A: From the standard Taylor series expansions, as $x \to 0$,
$$
\begin{align}
\sin x&=x-\frac{x^3}{6}+\frac{x^5}{120}+O(x^6)
\\\tanh x&=x-\frac{x^3}{3}+\frac{2 x^5}{15}+O(x^6)
\end{align}
$$ ones gets
$$
\begin{align}
\left(\sin x\right)^2&=x^2-\frac{x^4}{3}+O(x^6)
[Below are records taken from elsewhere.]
<file path="src/rtl/load_store_unit.sv">
// RV32I load/store stage: single-outstanding req/gnt/rvalid data-memory port, lane steering, load extension.
// Optional `define LSU_MISALIGN_TRAP_EN turns misaligned H/W accesses into a fault instead of an aligned access.
module load_store_unit #(
  parameter int DataWidth = 32,
  parameter int AddrWidth = 32
) (
  input  logic                 clk,
  input  logic                 rst_n,
  input  logic                 in_valid,
  output logic                 in_ready,
  input  logic                 is_load,
  input  logic                 is_store,
  input  logic [2:0]           funct3,
  input  logic [DataWidth-1:0] alu_out,
  input  logic [DataWidth-1:0] store_data,
  input  logic [4:0]           rd_addr,
  output logic                 mem_req,
  output logic                 mem_we,
  output logic [AddrWidth-1:0] mem_addr,
  output logic [DataWidth-1:0] mem_wdata,
  output logic [3:0]           mem_wstrb,
  input  logic                 mem_gnt,
  input  logic                 mem_rvalid,
  input  logic [DataWidth-1:0] mem_rdata,
  output logic                 wb_valid,
  output logic [DataWidth-1:0] wb_data,
  output logic [4:0]           wb_rd,
  output logic                 wb_we,
  output logic                 misaligned_err
);

  // Handshake: an instruction transfers on a rising edge where in_valid && in_ready;
  // mem_req holds address/data stable until the edge where mem_gnt is high.
  typedef enum logic [1:0] {
    IDLE = 2'd0,
    REQ  = 2'd1,
    RSP  = 2'd2,
    DONE = 2'd3
  } state_e;

  state_e               state_q, state_d;
  logic                 in_ready_q, in_ready_d;
  logic                 mem_req_q, mem_req_d;
  logic                 mem_we_q, mem_we_d;
  logic [AddrWidth-1:0] mem_addr_q, mem_addr_d;
  logic [DataWidth-1:0] mem_wdata_q, mem_wdata_d;
  logic [3:0]           mem_wstrb_q, mem_wstrb_d;
  logic                 wb_valid_q, wb_valid_d;
  logic [DataWidth-1:0] wb_data_q, wb_data_d;
  logic [4:0]           wb_rd_q, wb_rd_d;
  logic                 wb_we_q, wb_we_d;
  logic                 misaligned_err_q, misaligned_err_d;
  logic                 is_load_q, is_load_d;
  logic [2:0]           funct3_q, funct3_d;
  logic [1:0]           lane_q, lane_d;

  logic [1:0]           in_lane;
  logic [3:0]           st_wstrb;
  logic [DataWidth-1:0] st_wdata;
`ifdef LSU_MISALIGN_TRAP_EN
  logic                 in_misaligned;
`endif

  // Lane taken modulo the access size: halfwords use addr[1] only, words ignore both bits.
  function automatic logic [1:0] eff_lane(input logic [2:0] f3, input logic [1:0] a);
    case (f3[1:0])
      2'b00:   eff_lane = a;
      2'b01:   eff_lane = {a[1], 1'b0};
      default: eff_lane = 2'b00;
    endcase
  endfunction

  function automatic logic [31:0] extract(input logic [2:0] f3, input logic [1:0] lane,
                                          input logic [31:0] rdata);
    logic [31:0] sh;
    sh = rdata >> {lane, 3'b000};
    case (f3)
      3'b000:  extract = {{24{sh[7]}}, sh[7:0]};
      3'b100:  extract = {24'd0, sh[7:0]};
      3'b001:  extract = {{16{sh[15]}}, sh[15:0]};
      3'b101:  extract = {16'd0, sh[15:0]};
      3'b010:  extract = rdata;
      default: extract = 32'd0;
    endcase
  endfunction

  always_comb begin
    state_d          = state_q;
    in_ready_d       = in_ready_q;
    mem_req_d        = mem_req_q;
    mem_we_d         = mem_we_q;
    mem_addr_d       = mem_addr_q;
    mem_wdata_d      = mem_wdata_q;
    mem_wstrb_d      = mem_wstrb_q;
    wb_valid_d       = 1'b0;
    wb_data_d        = wb_data_q;
    wb_rd_d          = wb_rd_q;
    wb_we_d          = wb_we_q;
    misaligned_err_d = 1'b0;
    is_load_d        = is_load_q;
    funct3_d         = funct3_q;
    lane_d           = lane_q;

    in_lane = eff_lane(funct3, alu_out[1:0]);
    case (funct3)
      3'b000: begin
        st_wstrb = 4'b0001 << in_lane;
        st_wdata = {4{store_data[7:0]}};
      end
      3'b001: begin
        st_wstrb = 4'b0011 << in_lane;
        st_wdata = {2{store_data[15:0]}};
      end
      3'b010: begin
        st_wstrb = 4'b1111;
        st_wdata = store_data;
      end
      default: begin
        st_wstrb = 4'b0000;
        st_wdata = store_data;
      end
    endcase
`ifdef LSU_MISALIGN_TRAP_EN
    in_misaligned = ((funct3[1:0] == 2'b01) && alu_out[0]) ||
                    ((funct3 == 3'b010) && (alu_out[1:0] != 2'b00));
`endif

    case (state_q)
      IDLE: begin
        in_ready_d = 1'b1;
        if (in_valid && in_ready_q) begin
          in_ready_d = 1'b0;
          is_load_d  = is_load;
          funct3_d   = funct3;
          lane_d     = in_lane;
          wb_rd_d    = rd_addr;
          if (!(is_load || is_store)) begin
            state_d    = DONE;
            wb_valid_d = 1'b1;
            wb_data_d  = alu_out;
            wb_we_d    = (rd_addr != 5'd0);
          end
`ifdef LSU_MISALIGN_TRAP_EN
          else if (in_misaligned) begin
            state_d          = DONE;
            wb_valid_d       = 1'b1;
            wb_data_d        = alu_out;
            wb_we_d          = 1'b0;
            misaligned_err_d = 1'b1;
          end
`endif
          else begin
            state_d     = REQ;
            mem_req_d   = 1'b1;
            mem_we_d    = !is_load;
            mem_addr_d  = {alu_out[AddrWidth-1:2], 2'b00};
            mem_wstrb_d = is_load ? 4'b0000 : st_wstrb;
            mem_wdata_d = is_load ? '0 : st_wdata;
          end
        end
      end
      REQ: begin
        if (mem_gnt) begin
          mem_req_d = 1'b0;
          if (is_load_q) begin
            state_d = RSP;
          end else begin
            state_d    = DONE;
            wb_valid_d = 1'b1;
            wb_data_d  = '0;
            wb_we_d    = 1'b0;
          end
        end
      end
      RSP: begin
        if (mem_rvalid) begin
          state_d    = DONE;
          wb_valid_d = 1'b1;
          wb_data_d  = extract(funct3_q, lane_q, mem_rdata);
          wb_we_d    = (wb_rd_q != 5'd0);
        end
      end
      DONE: begin
        state_d    = IDLE;
        in_ready_d = 1'b1;
      end
      default: state_d = IDLE;
    endcase
  end

  always_ff @(posedge clk or negedge rst_n) begin
    if (!rst_n) begin
      state_q          <= IDLE;
      in_ready_q       <= 1'b0;
      mem_req_q        <= 1'b0;
      mem_we_q         <= 1'b0;
      mem_addr_q       <= '0;
      mem_wdata_q      <= '0;
      mem_wstrb_q      <= 4'b0000;
      wb_valid_q       <= 1'b0;
      wb_data_q        <= '0;
      wb_rd_q          <= 5'd0;
      wb_we_q          <= 1'b0;
      misaligned_err_q <= 1'b0;
      is_load_q        <= 1'b0;
      funct3_q         <= 3'd0;
      lane_q           <= 2'd0;
    end else begin
      state_q          <= state_d;
      in_ready_q       <= in_ready_d;
      mem_req_q        <= mem_req_d;
      mem_we_q         <= mem_we_d;
      mem_addr_q       <= mem_addr_d;
      mem_wdata_q      <= mem_wdata_d;
      mem_wstrb_q      <= mem_wstrb_d;
      wb_valid_q       <= wb_valid_d;
      wb_data_q        <= wb_data_d;
      wb_rd_q          <= wb_rd_d;
      wb_we_q          <= wb_we_d;
      misaligned_err_q <= misaligned_err_d;
      is_load_q        <= is_load_d;
      funct3_q         <= funct3_d;
      lane_q           <= lane_d;
    end
  end

  assign in_ready       = in_ready_q;
  assign mem_req        = mem_req_q;
  assign mem_we         = mem_we_q;
  assign mem_addr       = mem_addr_q;
  assign mem_wdata      = mem_wdata_q;
  assign mem_wstrb      = mem_wstrb_q;
  assign wb_valid       = wb_valid_q;
  assign wb_data        = wb_data_q;
  assign wb_rd          = wb_rd_q;
  assign wb_we          = wb_we_q;
  assign misaligned_err = misaligned_err_q;

endmodule

</file>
\\\left(\tanh x\right)^2&=x^2-\frac{2 x^4}{3}+O(x^6)
\end{align}
$$ giving, as $x \to 0$,

$$
\frac{\left(\tanh x\right)^2-\left(\sin x\right)^2}{x^4}=\frac{-\frac{x^4}{3}+O(x^6)}{x^4}=-\frac13+O(x^2).
$$

A: Taylor expansions
$$\tanh^2x = x^2-\frac{2x^4}{3}+o\left(x^6\right)$$
$$\sin^2x = x^2-\frac{1}{3}x^4+ o (x^6)$$
$$\lim _{x\to \:0}\:\frac{\tanh ^2\:x\:-\:\sin ^2\:x}{x^4} = \lim _{x\to \:0}\:\frac{x^2-\frac{2x^4}{3}\:-\:\left(x^2-\frac{1}{3}x^4\right)+o(x^6)}{x^4} = \color{red}{-1/3}$$
A: First get rid of the squares with
$$\lim_{x\to 0} \frac{\tanh^2 x - \sin^2 x}{x^4}=\lim_{x\to 0} \frac{(\tanh x - \sin x)(\tanh^2 x + \sin^2 x)}{x^4}=2\lim_{x\to 0} \frac{\tanh x - \sin x}{x^3}.$$
Then, as the functions are odd, there will be no quadratic term, and you can substitute $x=\sqrt t$ to skip it. Then by two applications of L'Hospital
$$2\lim_{t\to 0} \frac{\tanh\sqrt t - \sin\sqrt t}{t\sqrt t}=2\lim_{t\to 0}\frac{(\tanh^2\sqrt t-1)-\cos\sqrt t}{2\sqrt t\frac32\sqrt t}\\
=2\lim_{t\to 0}\frac{2\tanh\sqrt t(\tanh^2\sqrt t-1)+\sin\sqrt t}{2\sqrt t\,3}=-\frac13.$$
By the substitution $x\leftrightarrow ix$, the two limits are equal.